The Cabinet Office’s Japan Atomic Energy Commission (JAEC) on July 5 finalized the 2017 nuclear white paper, which explains the actual use of nuclear power. Regarding plutonium, which is extracted by reprocessing uranium fuel burned in nuclear power plants, the white paper indicated “Japan’s stockpiles (of some 47 tons) will be reduced over the long term.” JAEC will report the conclusions of the white paper at a cabinet meeting on July 6.

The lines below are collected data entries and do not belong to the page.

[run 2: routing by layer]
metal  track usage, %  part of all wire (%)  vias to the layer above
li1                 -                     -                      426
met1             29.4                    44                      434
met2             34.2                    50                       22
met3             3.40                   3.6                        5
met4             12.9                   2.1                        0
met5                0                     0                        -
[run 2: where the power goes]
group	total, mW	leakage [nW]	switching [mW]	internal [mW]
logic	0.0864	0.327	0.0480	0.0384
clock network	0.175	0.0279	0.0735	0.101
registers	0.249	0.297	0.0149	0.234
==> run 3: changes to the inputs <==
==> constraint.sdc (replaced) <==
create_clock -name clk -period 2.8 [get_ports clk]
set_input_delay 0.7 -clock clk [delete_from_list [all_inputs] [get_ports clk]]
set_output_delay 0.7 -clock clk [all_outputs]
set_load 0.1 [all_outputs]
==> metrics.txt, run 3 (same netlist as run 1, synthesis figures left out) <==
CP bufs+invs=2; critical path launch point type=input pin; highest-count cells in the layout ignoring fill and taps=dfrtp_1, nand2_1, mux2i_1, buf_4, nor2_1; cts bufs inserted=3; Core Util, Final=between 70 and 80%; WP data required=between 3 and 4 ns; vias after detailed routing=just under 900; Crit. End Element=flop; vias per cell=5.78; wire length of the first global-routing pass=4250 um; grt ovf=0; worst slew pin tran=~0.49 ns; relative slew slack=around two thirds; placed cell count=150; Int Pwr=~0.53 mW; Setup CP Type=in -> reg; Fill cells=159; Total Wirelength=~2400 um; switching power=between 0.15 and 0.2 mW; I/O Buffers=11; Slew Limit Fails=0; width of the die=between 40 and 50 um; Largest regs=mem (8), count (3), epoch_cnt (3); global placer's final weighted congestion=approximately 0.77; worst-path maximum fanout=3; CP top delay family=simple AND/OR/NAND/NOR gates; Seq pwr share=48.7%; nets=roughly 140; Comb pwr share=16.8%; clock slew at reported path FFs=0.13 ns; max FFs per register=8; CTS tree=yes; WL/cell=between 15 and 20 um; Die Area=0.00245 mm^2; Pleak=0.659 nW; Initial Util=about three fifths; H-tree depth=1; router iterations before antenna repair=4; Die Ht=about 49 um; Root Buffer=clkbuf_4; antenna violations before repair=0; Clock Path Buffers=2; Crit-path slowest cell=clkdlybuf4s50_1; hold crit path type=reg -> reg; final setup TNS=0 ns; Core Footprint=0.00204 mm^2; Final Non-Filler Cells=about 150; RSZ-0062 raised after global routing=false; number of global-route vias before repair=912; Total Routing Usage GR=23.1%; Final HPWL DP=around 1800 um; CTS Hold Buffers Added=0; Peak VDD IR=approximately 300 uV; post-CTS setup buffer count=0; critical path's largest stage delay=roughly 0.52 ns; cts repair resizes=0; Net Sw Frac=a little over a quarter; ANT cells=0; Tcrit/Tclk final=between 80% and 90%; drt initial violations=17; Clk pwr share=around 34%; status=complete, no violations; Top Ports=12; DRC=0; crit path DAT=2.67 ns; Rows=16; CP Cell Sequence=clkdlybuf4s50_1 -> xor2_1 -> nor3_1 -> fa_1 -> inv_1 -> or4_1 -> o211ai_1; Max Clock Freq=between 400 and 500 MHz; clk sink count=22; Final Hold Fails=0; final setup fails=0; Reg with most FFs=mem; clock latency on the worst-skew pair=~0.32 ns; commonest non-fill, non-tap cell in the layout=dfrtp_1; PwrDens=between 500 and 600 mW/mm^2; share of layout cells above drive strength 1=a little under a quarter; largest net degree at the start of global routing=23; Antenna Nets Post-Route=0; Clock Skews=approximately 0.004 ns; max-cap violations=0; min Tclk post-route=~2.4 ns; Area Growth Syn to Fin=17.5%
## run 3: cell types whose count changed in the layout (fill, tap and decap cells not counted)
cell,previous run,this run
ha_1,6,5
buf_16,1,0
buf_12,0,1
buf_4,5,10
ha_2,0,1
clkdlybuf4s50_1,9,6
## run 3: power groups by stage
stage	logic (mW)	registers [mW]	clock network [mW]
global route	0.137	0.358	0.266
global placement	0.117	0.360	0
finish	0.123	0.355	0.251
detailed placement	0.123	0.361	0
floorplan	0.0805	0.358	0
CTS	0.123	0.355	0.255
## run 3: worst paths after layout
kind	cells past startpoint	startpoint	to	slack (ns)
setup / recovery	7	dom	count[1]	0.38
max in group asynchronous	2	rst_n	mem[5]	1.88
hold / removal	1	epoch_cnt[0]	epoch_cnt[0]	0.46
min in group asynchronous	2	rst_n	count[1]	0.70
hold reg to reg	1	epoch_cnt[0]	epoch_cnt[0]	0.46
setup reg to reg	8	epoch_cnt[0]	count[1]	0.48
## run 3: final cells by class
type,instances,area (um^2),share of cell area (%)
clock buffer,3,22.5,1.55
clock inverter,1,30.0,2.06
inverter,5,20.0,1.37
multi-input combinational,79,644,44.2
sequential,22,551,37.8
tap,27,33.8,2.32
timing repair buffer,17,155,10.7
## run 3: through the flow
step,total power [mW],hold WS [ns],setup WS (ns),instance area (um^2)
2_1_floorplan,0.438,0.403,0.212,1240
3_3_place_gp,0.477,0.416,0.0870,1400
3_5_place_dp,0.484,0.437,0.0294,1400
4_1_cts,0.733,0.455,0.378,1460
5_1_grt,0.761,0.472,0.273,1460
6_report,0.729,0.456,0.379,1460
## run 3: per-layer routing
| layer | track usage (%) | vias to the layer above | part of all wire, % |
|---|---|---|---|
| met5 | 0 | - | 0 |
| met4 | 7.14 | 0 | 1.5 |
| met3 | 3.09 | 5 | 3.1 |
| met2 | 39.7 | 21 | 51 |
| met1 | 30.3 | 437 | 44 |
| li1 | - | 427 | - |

JAEC suspended the issuance of nuclear white papers after the nuclear accident at Tokyo Electric Power Company’s Fukushima Daiichi nuclear power plant. But the commission resumed the issuance last year for the first time in seven and a half years. In the 2016 white paper, the commission only said “the principle of not possessing excess plutonium without a purpose for its use will be firmly maintained. Due consideration should be given to the balance of collection and use.” But rising international concern about [Japan’s] reduction [of its plutonium stockpile] prompted the commission to use more specific expressions in the latest nuclear white paper.

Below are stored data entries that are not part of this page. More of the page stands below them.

==> src/rtl/color_sensor.sv <==
// Colour-sensor front end: counts rising edges of two async sensor clocks per gate window, flags the faster one.
// Latency: input edge to count 3 clk; color updates on the clk after the window-end compare.
// No backpressure: free-running measurement, outputs are plain registered levels.
module color_sensor #(
   parameter int         GATE_CYCLES = 16777216,
   parameter int         CNT_W       = 16,
   parameter logic [1:0] SCALE       = 2'b11
) (
   output logic       color,
   output logic [1:0] scale,
   input  logic       sensorFreq,
   input  logic       sensorFreq2,
   input  logic       clk,
   input  logic       rst
);

   localparam int               TW      = (GATE_CYCLES > 1) ? $clog2(GATE_CYCLES) : 1;
   localparam logic [TW-1:0]    LAST    = TW'(GATE_CYCLES - 1);
   localparam logic [CNT_W-1:0] CNT_MAX = '1;

   // bit 0 = sensorFreq (channel 1), bit 1 = sensorFreq2 (channel 2)
   logic [1:0]       r_meta;
   logic [1:0]       r_sync;
   logic [1:0]       r_prev;
   logic [TW-1:0]    r_timer;
   logic [CNT_W-1:0] r_cnt1;
   logic [CNT_W-1:0] r_cnt2;
   logic             r_color;
   logic [1:0]       r_scale;

   logic [1:0]       w_edge;
   logic             w_win_end;
   logic [CNT_W-1:0] w_cnt1_nxt;
   logic [CNT_W-1:0] w_cnt2_nxt;

   assign w_edge    = r_sync & ~r_prev;
   assign w_win_end = (r_timer == LAST);

   // Next counts include an edge seen this cycle, so the window-end compare sees it too.
   assign w_cnt1_nxt = (w_edge[0] && (r_cnt1 != CNT_MAX)) ? r_cnt1 + 1'b1 : r_cnt1;
   assign w_cnt2_nxt = (w_edge[1] && (r_cnt2 != CNT_MAX)) ? r_cnt2 + 1'b1 : r_cnt2;

   // Two-flop synchroniser plus a delayed copy for rising-edge detection.
   always_ff @(posedge clk) begin
      if (rst) begin
         r_meta <= 2'b00;
         r_sync <= 2'b00;
         r_prev <= 2'b00;
      end else begin
         r_meta <= {sensorFreq2, sensorFreq};
         r_sync <= r_meta;
         r_prev <= r_sync;
      end
   end

   // Gate timer: 0..GATE_CYCLES-1, wrapping at window end.
   always_ff @(posedge clk) begin
      if (rst) begin
         r_timer <= '0;
      end else if (w_win_end) begin
         r_timer <= '0;
      end else begin
         r_timer <= r_timer + 1'b1;
      end
   end

   // Saturating edge counters; zero going into the next window so its first edge counts as 1.
   always_ff @(posedge clk) begin
      if (rst || w_win_end) begin
         r_cnt1 <= '0;
         r_cnt2 <= '0;
      end else begin
         r_cnt1 <= w_cnt1_nxt;
         r_cnt2 <= w_cnt2_nxt;
      end
   end

   // Colour decision at window end; a tie keeps the previous decision.
   always_ff @(posedge clk) begin
      if (rst) begin
         r_color <= 1'b0;
      end else if (w_win_end) begin
         if (w_cnt1_nxt > w_cnt2_nxt) begin
            r_color <= 1'b1;
         end else if (w_cnt2_nxt > w_cnt1_nxt) begin
            r_color <= 1'b0;
         end
      end
   end

   // Sensor held in power-down during reset, then the configured output scaling.
   always_ff @(posedge clk) begin
      if (rst) begin
         r_scale <= 2'b00;
      end else begin
         r_scale <= SCALE;
      end
   end

   assign color = r_color;
   assign scale = r_scale;

endmodule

The latest white paper repeated last year’s assertion that “pluthermal” power generation, which burns “MOX fuel,” a mixture of uranium and plutonium, at conventional nuclear reactors, is “the only realistic method” to reduce plutonium stockpiles. The latest nuclear white paper says that JAEC was told by the Federation of Electric Power Companies (FEPC) that it will aim to introduce pluthermal power generation to 16 to 18 nuclear reactors to steadily consume plutonium stockpiled overseas and plutonium processed at the Rokkasho reprocessing plant (Aomori Prefecture). The Rokkasho plant is scheduled to be completed in the first half of fiscal 2021.
JAEC is expected to state in its soon-to-be-announced new policy that it will limit the volume of extracted plutonium to only what is consumed and that it will steadily reduce plutonium stockpiled overseas.
Commission chairman Yoshiaki Oka said, “Japan should understand that it is in the rare position of possessing plutonium despite being a non-nuclear-weapon state and sufficiently explain the situation.”